The role that economic diversity is playing in their institutional plans has been shifting over the decades.

To admittedly oversimplify, early on, say in the first few decades after WWII, basically these colleges had recognized that in a modern industrialized economy, it would benefit the children of parents with high social, political, and financial capital (aka white shoe kids) to mix with some kids who had very high intellectual capital (brown shoe kids).

Roughly in the 1990s and on, there were increasing concerns about the growing gap beween the wealthiest versus the working and middle classes, and eventually some sharply critical exposes of how skewed these colleges were despite their well-publicized aid policies. And they manifestly responded to that criticism–a bit. They remained very skewed but a little less so than in, say, the early 2000s.

In parallel, though, there were dynamics involving gender, race/ethnicity, religion, and so on. And until recently, they had a relatively free hand to try to shape the diversity of their classes in those ways directly. But now with the exception of gender, that sort of thing is largely illegal.

So I wasn’t able to read that article because of a paywall, but I know in general it seems that many of these colleges have further ramped up their efforts to become more economically diverse, possibly in part just as a continued response to the criticisms of lack of economic diversity, but also possibly in part as a sort of substitute for what they can no longer do with ethnicity. Which in US society is going to sort of work, although obviously not as predictably.

The article specifically focuses on Pell grant recipients as a surrogate marker for poor kids. It’s a meaningful departure from the “brown shoe“, “Horatio Alger“ trope that was popular in the 1920a and repackaged in the Sputnik years following WWII. These kids require significant accommodations even after they arrive on campus. The article specifically mentions ordinary items like money for laundry. I know of cases where room and board during holidays and breaks are major considerations.
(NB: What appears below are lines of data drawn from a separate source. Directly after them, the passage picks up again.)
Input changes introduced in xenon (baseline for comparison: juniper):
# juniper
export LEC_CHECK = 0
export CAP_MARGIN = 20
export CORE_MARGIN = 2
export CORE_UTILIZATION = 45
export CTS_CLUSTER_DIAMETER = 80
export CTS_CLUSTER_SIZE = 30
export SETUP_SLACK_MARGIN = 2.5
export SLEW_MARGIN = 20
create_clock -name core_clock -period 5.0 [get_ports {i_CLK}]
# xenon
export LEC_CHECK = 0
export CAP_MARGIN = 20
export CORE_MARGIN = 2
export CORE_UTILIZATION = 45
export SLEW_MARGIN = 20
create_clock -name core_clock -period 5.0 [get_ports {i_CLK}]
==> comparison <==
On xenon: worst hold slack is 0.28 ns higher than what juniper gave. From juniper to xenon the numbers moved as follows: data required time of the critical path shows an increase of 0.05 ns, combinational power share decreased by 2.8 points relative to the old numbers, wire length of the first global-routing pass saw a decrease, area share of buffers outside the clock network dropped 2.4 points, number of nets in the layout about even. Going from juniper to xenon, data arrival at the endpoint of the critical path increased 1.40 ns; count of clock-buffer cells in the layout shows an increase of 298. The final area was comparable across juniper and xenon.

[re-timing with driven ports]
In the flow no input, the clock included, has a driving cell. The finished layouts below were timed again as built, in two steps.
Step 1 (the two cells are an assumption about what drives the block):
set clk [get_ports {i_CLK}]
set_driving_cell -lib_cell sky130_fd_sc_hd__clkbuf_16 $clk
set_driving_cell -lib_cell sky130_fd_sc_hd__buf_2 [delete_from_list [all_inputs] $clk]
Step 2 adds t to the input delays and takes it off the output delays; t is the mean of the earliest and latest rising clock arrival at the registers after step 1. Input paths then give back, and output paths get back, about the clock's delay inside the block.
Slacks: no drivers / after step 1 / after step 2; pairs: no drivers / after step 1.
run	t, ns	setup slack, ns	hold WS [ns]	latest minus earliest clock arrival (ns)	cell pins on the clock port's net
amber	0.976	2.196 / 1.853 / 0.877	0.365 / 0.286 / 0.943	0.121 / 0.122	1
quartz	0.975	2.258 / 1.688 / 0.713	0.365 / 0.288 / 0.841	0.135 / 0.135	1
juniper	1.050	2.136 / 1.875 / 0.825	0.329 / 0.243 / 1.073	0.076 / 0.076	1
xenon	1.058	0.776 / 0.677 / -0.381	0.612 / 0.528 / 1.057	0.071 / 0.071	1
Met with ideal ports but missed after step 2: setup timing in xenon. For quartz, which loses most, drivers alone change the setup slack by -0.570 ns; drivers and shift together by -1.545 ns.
This design comes from an exercise in tuning for small area, a short achievable clock period and few clock cycles per item on the open sky130 flow, not from production work. The RTL was checked by simulation tests, not by an equivalence proof against the original design. Power is estimated from default activity; no workload was simulated.

Setup of job 1715:
## lidar_flat_point_selector
module lidar_flat_point_selector #(
	parameter int COORD_WIDTH = 24
) (
	input  logic                          clk,
	input  logic                          arst_n,
	input  logic                          cfg_we,
	input  logic                          cfg_index,
	input  logic [53:0]                   cfg_data,
	input  logic                          points_valid,
	output logic                          points_ready,
	input  logic signed [COORD_WIDTH-1:0] points_point_x,
	input  logic signed [COORD_WIDTH-1:0] points_point_y,
	input  logic signed [COORD_WIDTH-1:0] points_point_z,
	input  logic [15:0]                   points_intensity,
	input  logic                          points_point_valid,
	input  logic                          points_frame_start,
	output logic                          features_valid,
	input  logic                          features_ready,
	output logic signed [COORD_WIDTH-1:0] features_feature_x,
	output logic signed [COORD_WIDTH-1:0] features_feature_y,
  ...
Size in the first run: roughly 4,700 cells after synthesis, ~810 flip-flops, about 51,000 µm² of cells after synthesis.
Settings: LEC_CHECK=0, CAP_MARGIN=20, CORE_MARGIN=2, CORE_UTILIZATION=40, SLEW_MARGIN=20; clock period 9.5 ns.
standard.sh (not shown) runs the stock make flow with config.mk's settings and CLKGATE_MAP_FILE= SYNTH_SCRIPT=/design/flow/synth_recipe.tcl, a recipe that flattens the netlist after the stock synthesis.
==> flow/flow/run.sh <==
#!/bin/bash
# Standard layout; timing repair aimed 6.5 ns below the clock period on the
# worst paths only (TNS_END_PERCENT 0), buf_1 port buffers (repair resizes
# those on critical paths), and larger clock-tree sink clusters.
set -euo pipefail
bash standard.sh SETUP_SLACK_MARGIN=6.5 TNS_END_PERCENT=0 "BUFFER_PORTS_ARGS=-buffer_cell sky130_fd_sc_hd__buf_1" \
	CTS_CLUSTER_SIZE=30 CTS_CLUSTER_DIAMETER=80 finish > standard_flow.log 2>&1
Job 1715: PASS, flow complete, no timing, DRC or antenna violations
Testbench counts of job 1715, summed over its fixed seeds: cycles 32,009, items 32,000.
Source: an optimization exercise on an open RTL-to-GDS flow (aim: small area, a short achievable clock period and few clock cycles). Production flows keep margins and buffers that such runs may drop. Only simulation tests tie the RTL to the original design; equivalence was not proved. Power is estimated from default activity; no workload was simulated.

## build 49
## delta_list_sleep_queue
module delta_list_sleep_queue #(
    parameter int MAX_TASKS   = dls_pkg::MAX_TASKS_DEF,
    parameter int DELAY_WIDTH = dls_pkg::DELAY_WIDTH_DEF
) (
    input  logic                            i_clk,
    input  logic                            i_rst_n,
    input  logic                            s_tvalid,
    output logic                            s_tready,
    input  logic [dls_pkg::S_DATA_W-1:0]    s_tdata,    
    input  logic [dls_pkg::KIND_W-1:0]      s_tuser,    
    output logic                            m_tvalid,
    input  logic                            m_tready,
    output logic [dls_pkg::M_DATA_W-1:0]    m_tdata,    
    output logic                            m_tlast
);
    localparam int IW = dls_pkg::ID_W;
    logic                           w_valid;
    logic [dls_pkg::KIND_W-1:0]     w_kind;
    logic [IW-1:0]                  w_id;
    logic [DELAY_WIDTH-1:0]         w_delay;
    logic                           room;
    logic                           push;
    logic [dls_pkg::M_DATA_W:0]     push_word;
    logic [dls_pkg::M_DATA_W:0]     m_word;
    logic                           r_rel;        
    logic [MAX_TASKS-1:0]           r_wait;       
    logic [DELAY_WIDTH-1:0]         r_now;        
    logic [MAX_TASKS-1:0]           hit, due, rest, first, set, clr, we;
    logic [DELAY_WIDTH-1:0]         new_due;
    logic                           take, act, is_add, is_rem, is_tick;
    logic                           add_ok, rem_ok, releasing, last, rel_n;
    logic [IW-1:0]                  rel_id;
    logic [dls_pkg::STATUS_W-1:0]   status;
    dls_ctrl u_ctrl (
        .i_clk       (i_clk),
        .i_rst_n     (i_rst_n),
        .s_tvalid    (s_tvalid),
        .s_tready    (s_tready),
        .s_kind      (s_tuser),
        .s_id        (s_tdata[3:0]),
        .s_delay     (s_tdata[19:4]),
        .o_w_valid   (w_valid),
        .o_w_kind    (w_kind),
        .o_w_id      (w_id),
        .o_w_delay   (w_delay),
        .i_w_take    (take),
        .i_busy_next (rel_n),
        .i_push      (push),
        .i_push_word (push_word),
        .o_room      (room),
        .m_tvalid    (m_tvalid),
  ...
Size in the first run: ~41 I/O pins, roughly 16000 sq um of cells after synthesis.
export LEC_CHECK = 0
export ABC_AREA = 1
export CAP_MARGIN = 20
export CORE_MARGIN = 2
export CORE_UTILIZATION = 55
export SETUP_SLACK_MARGIN = 3.0
export SLEW_MARGIN = 20
create_clock -name core_clock -period 7.0 [get_ports {i_clk}]
run.sh (not shown) runs the stock make flow with config.mk's settings and CLKGATE_MAP_FILE= SYNTH_SCRIPT=/design/flow/synth_recipe.tcl, a recipe that flattens the netlist after the stock synthesis.
Testbench counts of build 49, summed over its fixed seeds: cycles 5,063.
Context: an optimization exercise on an open-source flow, tuned for small area, a short achievable clock period and few clock cycles per item. The choices shown serve that exercise and are no tape-out recipe.
At most, simulation tests tie the RTL to the original design; equivalence was not proved.
No driver is modelled on the clock port, so clock power and skew are understated where the tree is cut down; a real chip needs a root buffer or a tree.

==> module order_no_counter, before the edit <==
module order_no_counter (
    input  logic                 clk,
    input  logic                 resetn,
    input  logic                 advance_i,
    output order_pkg::order_no_t order_no_o
);
    logic [4*5-1:0] bcd_q;
    logic [5-1:0]   nine_q;     
    logic [5-1:0]   nine;
    logic [5-1:0]   step;
    always_comb begin
        logic c;
        c = 1'b1;
        for (int d = 0; d < 5; d++) begin
            nine[d] = bcd_q[4*d +: 4] == 4'd9;
            step[d] = c;
            c = c && nine_q[d];
        end
    end
    always_ff @(posedge clk) begin
        if (!resetn) begin
            bcd_q  <= '0;
            nine_q <= '0;
        end else begin
            nine_q <= nine;
            for (int d = 0; d < 5; d++) begin
                if (advance_i && step[d]) begin
                    bcd_q[4*d +: 4] <= nine_q[d] ? 4'd0 : bcd_q[4*d +: 4] + 4'd1;
                end
            end
        end
    end
    logic [8*5-1:0] ascii;
    always_comb begin
        for (int d = 0; d < 5; d++) begin
            ascii[8*d +: 8] = {4'h3, bcd_q[4*d +: 4]};
        end
    end
    assign order_no_o = ascii;
endmodule
==> module top_payload_generator, before the edit <==
module top_payload_generator (
    input  logic                          clk,
    input  logic                          resetn,
    input  logic [15:0]                   session_id_i,
    input  logic [31:0]                   msg_seq_num_i,
    input  logic [4-1:0]            pe_valid_i,
    input  logic [4*(32 + 32 + 16 + 64)-1:0]   pe_order_i,
    output logic [4-1:0]            pe_ready_o,
    input  logic                          tready_i,
    output logic                          tvalid_o,
    output logic                          tlast_o,
    output logic [64-1:0]            tdata_o
);
    logic                 tvalid_q;
    logic                 tlast_q;
    logic [3:0]           bsel_q;
    logic [2:0][4-1:0] esel_q;
    stream_pkg::pe_idx_t  cur_q;       
    stream_pkg::pe_idx_t  nxt_q;       
    logic                 have_q;
    logic [4-1:0]   rdy_q;
    logic                 acc_q;       
    logic [4-1:0]   valid_q;     
    logic                 adv_q;       
    stream_pkg::beat_t    tdata_q, tdata_d;
    order_pkg::order_no_t order_no;
    logic                 ld;
    logic                 start;
    logic                 next0;       
    logic [4-1:0]   busy;
    logic [4-1:0]   cand;
    stream_pkg::pe_idx_t  pick;
    logic                 found;
    assign ld    = !tvalid_q || tready_i;
    assign start = ld && bsel_q[0] && (|esel_q[0]);
    assign next0 = ld ? (bsel_q[3] || (bsel_q[0] && !(|esel_q[0]))) : bsel_q[0];
    always_comb begin
        busy = esel_q[1] | esel_q[2] | rdy_q;
        if (acc_q) busy[cur_q] = 1'b1;
    end
    assign cand = valid_q & ~busy;
    always_comb begin
        found = 1'b0;
        pick  = cur_q;
        for (int k = 1; k <= 4; k++) begin
            if (!found && cand[stream_pkg::pe_idx_t'(cur_q + k)]) begin
                found = 1'b1;
                pick  = stream_pkg::pe_idx_t'(cur_q + k);
            end
        end
    end
    always_ff @(posedge clk) begin
        if (!resetn) begin
            tvalid_q <= 1'b0;
            tlast_q  <= 1'b0;
            bsel_q   <= 4'b0001;
            esel_q   <= '0;
            cur_q    <= '0;
            nxt_q    <= '0;
            have_q   <= 1'b0;
            rdy_q    <= '0;
            acc_q    <= 1'b0;
            valid_q  <= '0;
            adv_q    <= 1'b0;
        end else begin
            acc_q    <= |rdy_q;
            valid_q  <= pe_valid_i;
            adv_q    <= ld && bsel_q[3];
            if (ld) begin
                tvalid_q  <= !bsel_q[0] || (|esel_q[0]);
                tlast_q   <= bsel_q[3];
                bsel_q[1] <= start;
                bsel_q[2] <= bsel_q[1];
                bsel_q[3] <= bsel_q[2];
                bsel_q[0] <= next0;
                esel_q[1] <= start ? esel_q[0] : '0;
                esel_q[2] <= esel_q[1];
                rdy_q     <= esel_q[2];
            end else begin
                rdy_q     <= '0;
            end
            for (int e = 0; e < 4; e++) begin
                esel_q[0][e] <= next0 && have_q && !start && nxt_q == stream_pkg::pe_idx_t'(e);
            end
            if (start) begin
                cur_q  <= nxt_q;
            end
            if (!have_q) begin
                nxt_q  <= pick;
            end
            have_q <= !start && (have_q || found);
        end
    end
    logic [4-1:0][64-1:0] eterm;
    for (genvar e = 0; e < 4; e++) begin : g_eng
        logic [(32 + 32 + 16 + 64)-1:0] o;
        assign o = pe_order_i[e*(32 + 32 + 16 + 64) +: (32 + 32 + 16 + 64)];
        assign eterm[e] = ({64{esel_q[0][e]}} & {16'h0,
                                                 5'b0, o[138], 1'b0, o[136],
                                                 6'b0, ~o[128], o[128],
                                                 32'h0})
                        | ({64{esel_q[1][e]}} & {o[111:80], o[79:64],
                                                 6'b0, ~o[120], o[120],
                                                 5'b0, o[114], o[112], o[112]})
                        | ({64{esel_q[2][e]}} & o[63:0]);
    end
    assign tdata_d = ({64{bsel_q[0]}} & {session_id_i, 8'h30, 8'h30, msg_seq_num_i})
                   | ({64{bsel_q[1]}} & {32'h0, 16'h0, 8'h30, 8'h30})
                   | ({64{bsel_q[3]}} & {order_no, 24'd0})
                   | eterm[0] | eterm[1] | eterm[2] | eterm[3];
    always_ff @(posedge clk) begin
        if (ld) tdata_q <= tdata_d;
    end
    order_no_counter u_order_no (
        .clk        (clk),
        .resetn     (resetn),
        .advance_i  (adv_q),
        .order_no_o (order_no)
    );
    assign tvalid_o   = tvalid_q;
    assign tlast_o    = tlast_q;
    assign tdata_o    = tdata_q;
    assign pe_ready_o = rdy_q;
endmodule
export LEC_CHECK = 0
export CAP_MARGIN = 20
export CORE_AREA = 2.5 2.5 182.5 182.5
export DIE_AREA = 0 0 185 185
export SETUP_SLACK_MARGIN = 3.0
export SLEW_MARGIN = 20
create_clock -name core_clock -period 5.0 [get_ports {clk}]
standard.sh (not shown) runs the stock make flow with config.mk's settings and CLKGATE_MAP_FILE= SYNTH_SCRIPT=/design/flow/synth_recipe.tcl, a recipe that flattens the netlist after the stock synthesis.
==> flow/flow/run.sh <==
#!/bin/bash
# The standard flow, with four changes: the port buffers are the smallest
# buffer cell, the pins may sit on every routing track, they are placed in
# regions (flow/io.tcl, made by gen/io_gen.py) that keep each tdata_o bit next
# to the input bits feeding it, and the clock tree is two levels of buffers
# built by flow/cts_hand.tcl in place of clock tree synthesis.
export BUFFER_PORTS_ARGS="-buffer_cell sky130_fd_sc_hd__buf_1"
export PLACE_PINS_ARGS="-min_distance 1 -min_distance_in_tracks"
export IO_CONSTRAINTS="$PWD/flow/io.tcl"
export PRE_CTS_TCL="$PWD/flow/cts_hand.tcl"
bash standard.sh > standard.log 2>&1
Other scripts of this flow, unchanged in this note and not shown: flow/flow/cts_hand.tcl, flow/flow/io.tcl
Edit:
--- a/flow/design.v
+++ b/flow/design.v
@@ -54,27 +54,30 @@
     output order_pkg::order_no_t order_no_o
 );
     logic [4*5-1:0] bcd_q;
     logic [5-1:0]   nine_q;     
+    logic [5-1:0]   step_q;     
     logic [5-1:0]   nine;
     logic [5-1:0]   step;
     always_comb begin
         logic c;
         c = 1'b1;
         for (int d = 0; d < 5; d++) begin
             nine[d] = bcd_q[4*d +: 4] == 4'd9;
             step[d] = c;
-            c = c && nine_q[d];
+            c = c && nine[d];
         end
     end
     always_ff @(posedge clk) begin
         if (!resetn) begin
             bcd_q  <= '0;
             nine_q <= '0;
+            step_q <= 'b1;
         end else begin
             nine_q <= nine;
+            step_q <= step;
             for (int d = 0; d < 5; d++) begin
-                if (advance_i && step[d]) begin
+                if (advance_i && step_q[d]) begin
                     bcd_q[4*d +: 4] <= nine_q[d] ? 4'd0 : bcd_q[4*d +: 4] + 4'd1;
                 end
             end
         end
@@ -108,9 +111,9 @@
     stream_pkg::pe_idx_t  cur_q;       
     stream_pkg::pe_idx_t  nxt_q;       
     logic                 have_q;
     logic [4-1:0]   rdy_q;
-    logic                 acc_q;       
+    logic [4-1:0]   acc_q;       
     logic [4-1:0]   valid_q;     
     logic                 adv_q;       
     stream_pkg::beat_t    tdata_q, tdata_d;
     order_pkg::order_no_t order_no;
@@ -123,12 +126,9 @@
     logic                 found;
     assign ld    = !tvalid_q || tready_i;
     assign start = ld && bsel_q[0] && (|esel_q[0]);
     assign next0 = ld ? (bsel_q[3] || (bsel_q[0] && !(|esel_q[0]))) : bsel_q[0];
-    always_comb begin
-        busy = esel_q[1] | esel_q[2] | rdy_q;
-        if (acc_q) busy[cur_q] = 1'b1;
-    end
+    assign busy = esel_q[1] | esel_q[2] | rdy_q | acc_q;
     assign cand = valid_q & ~busy;
     always_comb begin
         found = 1'b0;
         pick  = cur_q;
@@ -148,13 +148,13 @@
             cur_q    <= '0;
             nxt_q    <= '0;
             have_q   <= 1'b0;
             rdy_q    <= '0;
-            acc_q    <= 1'b0;
+            acc_q    <= '0;
             valid_q  <= '0;
             adv_q    <= 1'b0;
         end else begin
-            acc_q    <= |rdy_q;
+            acc_q    <= rdy_q;
             valid_q  <= pe_valid_i;
             adv_q    <= ld && bsel_q[3];
             if (ld) begin
                 tvalid_q  <= !bsel_q[0] || (|esel_q[0]);
Effect: Worst setup slack stays flat. Area after synthesis fell by 1.1%. Routed wire length came out lower by 4.0%. Die area is unchanged. Utilization decreases by 0.98 points. Via count goes down by 2.8%. Synthesized cell count drops by 2.8%.
Testbench counts after the change, summed over its fixed seeds: cycles 38,432, items 9,600.
No functional check of the RTL was part of the first run of this note. No run of this note takes its clock network from TritonCTS; it comes from the design's own scripts or RTL.

==> static timing again, ports no longer ideal <==
Ports are ideal in the flow. The routed layouts listed here were re-timed in OpenROAD. Step 1: set_driving_cell puts a clkbuf_16 on clk and a buf_2 on each other input, an assumption about the parent block. Step 2 adds t to the input delays and takes it off the output delays; t is the mean of the earliest and latest rising clock arrival at the registers after step 1. Input paths then give back, and output paths get back, about the clock's delay inside the block. Slacks: ideal / step 1 / step 2; pairs: ideal / step 1.
run	shift t [ns]	setup WS [ns]	worst setup path at the end	worst data-port slew with drivers (ns)
the first run	0.382	3.058 / 2.991 / 2.853	input to register	0.07
the second run	0.388	3.060 / 2.983 / 2.857	input to register	0.07
After both steps setup and hold are still met in every run listed. For the first run, which loses most, drivers alone change the setup slack by -0.067 ns; drivers and shift together by -0.205 ns.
Yeah this isn’t going to be very precise, but I think something like 35% of college students nationally receive Pell Grants, give or take, and as of the early 2000s the most selective colleges tended to be around 10%. Economic “diversity” mostly meant some middle-middle to upper-middle class students to go along with the full upper class students.

So that became a bit of a scandal, and now they might be over 20%, but that of course is still not the same as the general number.
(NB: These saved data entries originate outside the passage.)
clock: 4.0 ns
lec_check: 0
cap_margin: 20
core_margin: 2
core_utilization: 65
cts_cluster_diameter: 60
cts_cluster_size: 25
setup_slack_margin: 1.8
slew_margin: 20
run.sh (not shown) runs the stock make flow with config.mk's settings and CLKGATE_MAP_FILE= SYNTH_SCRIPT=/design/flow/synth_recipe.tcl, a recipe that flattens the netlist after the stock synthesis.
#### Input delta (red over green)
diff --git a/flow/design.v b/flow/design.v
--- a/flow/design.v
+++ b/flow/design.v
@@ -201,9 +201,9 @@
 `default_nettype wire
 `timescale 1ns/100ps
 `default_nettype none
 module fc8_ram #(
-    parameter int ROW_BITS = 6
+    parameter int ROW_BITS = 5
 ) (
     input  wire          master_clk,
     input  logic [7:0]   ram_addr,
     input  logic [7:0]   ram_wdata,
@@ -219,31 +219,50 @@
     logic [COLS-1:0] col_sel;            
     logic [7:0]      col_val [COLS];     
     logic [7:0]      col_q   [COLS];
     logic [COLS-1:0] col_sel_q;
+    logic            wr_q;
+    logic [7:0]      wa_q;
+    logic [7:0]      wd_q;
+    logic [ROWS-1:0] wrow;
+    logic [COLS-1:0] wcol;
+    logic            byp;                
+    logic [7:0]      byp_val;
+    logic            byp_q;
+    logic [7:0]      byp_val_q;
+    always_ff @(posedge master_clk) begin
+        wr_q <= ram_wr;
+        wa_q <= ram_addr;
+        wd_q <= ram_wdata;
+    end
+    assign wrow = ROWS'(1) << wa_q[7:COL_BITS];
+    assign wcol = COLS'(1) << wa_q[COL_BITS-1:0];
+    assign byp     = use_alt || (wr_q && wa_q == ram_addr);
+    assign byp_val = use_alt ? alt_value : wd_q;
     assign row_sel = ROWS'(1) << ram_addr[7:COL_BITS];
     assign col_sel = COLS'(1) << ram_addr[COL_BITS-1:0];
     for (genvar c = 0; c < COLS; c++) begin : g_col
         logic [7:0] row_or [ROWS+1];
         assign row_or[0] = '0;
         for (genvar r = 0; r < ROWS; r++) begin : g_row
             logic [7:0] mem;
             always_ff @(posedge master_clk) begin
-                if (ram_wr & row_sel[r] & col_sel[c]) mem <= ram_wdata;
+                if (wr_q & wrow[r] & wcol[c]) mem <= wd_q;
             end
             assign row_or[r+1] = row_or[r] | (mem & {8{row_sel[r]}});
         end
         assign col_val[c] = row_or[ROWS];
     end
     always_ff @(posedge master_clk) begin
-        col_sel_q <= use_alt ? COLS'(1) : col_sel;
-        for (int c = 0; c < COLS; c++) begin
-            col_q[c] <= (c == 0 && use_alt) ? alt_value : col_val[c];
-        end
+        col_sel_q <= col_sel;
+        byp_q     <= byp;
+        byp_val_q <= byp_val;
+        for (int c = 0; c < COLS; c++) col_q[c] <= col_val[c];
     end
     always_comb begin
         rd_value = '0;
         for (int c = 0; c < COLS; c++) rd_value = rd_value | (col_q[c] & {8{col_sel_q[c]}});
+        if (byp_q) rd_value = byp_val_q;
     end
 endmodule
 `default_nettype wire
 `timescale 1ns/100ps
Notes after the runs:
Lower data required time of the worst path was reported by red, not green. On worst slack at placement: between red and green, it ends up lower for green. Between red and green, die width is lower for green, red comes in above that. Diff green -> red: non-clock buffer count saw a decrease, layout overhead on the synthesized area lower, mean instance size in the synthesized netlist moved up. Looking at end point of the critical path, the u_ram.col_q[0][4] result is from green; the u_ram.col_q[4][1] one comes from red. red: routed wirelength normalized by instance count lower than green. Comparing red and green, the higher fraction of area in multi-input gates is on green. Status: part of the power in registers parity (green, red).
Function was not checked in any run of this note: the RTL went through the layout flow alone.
And you are right that traditional financial aid alone is usually not sufficient to make even that increase workable, they have had to invest more in various other forms of support. As came up in the recent Middlebury thread, there are all sorts of costs to send a kid away from home to a residential college that are easily covered by higher income families, but are a real strain, or not possible at all, for sufficiently low income families. And then other issues as well.

Of course this is all good, I believe these colleges should be spending these resources in this way, and should in fact keep doing more. But it definitely represented a new phase for them.
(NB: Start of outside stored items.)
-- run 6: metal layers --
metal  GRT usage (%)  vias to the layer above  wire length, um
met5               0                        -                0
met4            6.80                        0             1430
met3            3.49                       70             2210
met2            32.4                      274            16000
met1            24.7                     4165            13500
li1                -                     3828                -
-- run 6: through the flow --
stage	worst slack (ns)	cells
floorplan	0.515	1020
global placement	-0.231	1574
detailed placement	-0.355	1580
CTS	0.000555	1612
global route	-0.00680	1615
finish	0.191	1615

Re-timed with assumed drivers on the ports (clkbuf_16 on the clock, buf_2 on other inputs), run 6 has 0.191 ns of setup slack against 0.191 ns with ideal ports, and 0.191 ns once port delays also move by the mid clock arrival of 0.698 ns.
Of course, Pell eligibility would be higher among all high school graduates, but college attendance still skews toward higher SES.

But it would be a misconception to see “Pell = poorest people” when eligibility would be close to half of the high school graduating population.

Yeah, Pell grants typically go up above the true lower income groups into what most people would think of as something like the lower-middle class.

So I would more turn it around. If only 10% of your students are getting Pell grants, that means very few of your students are even lower middle class.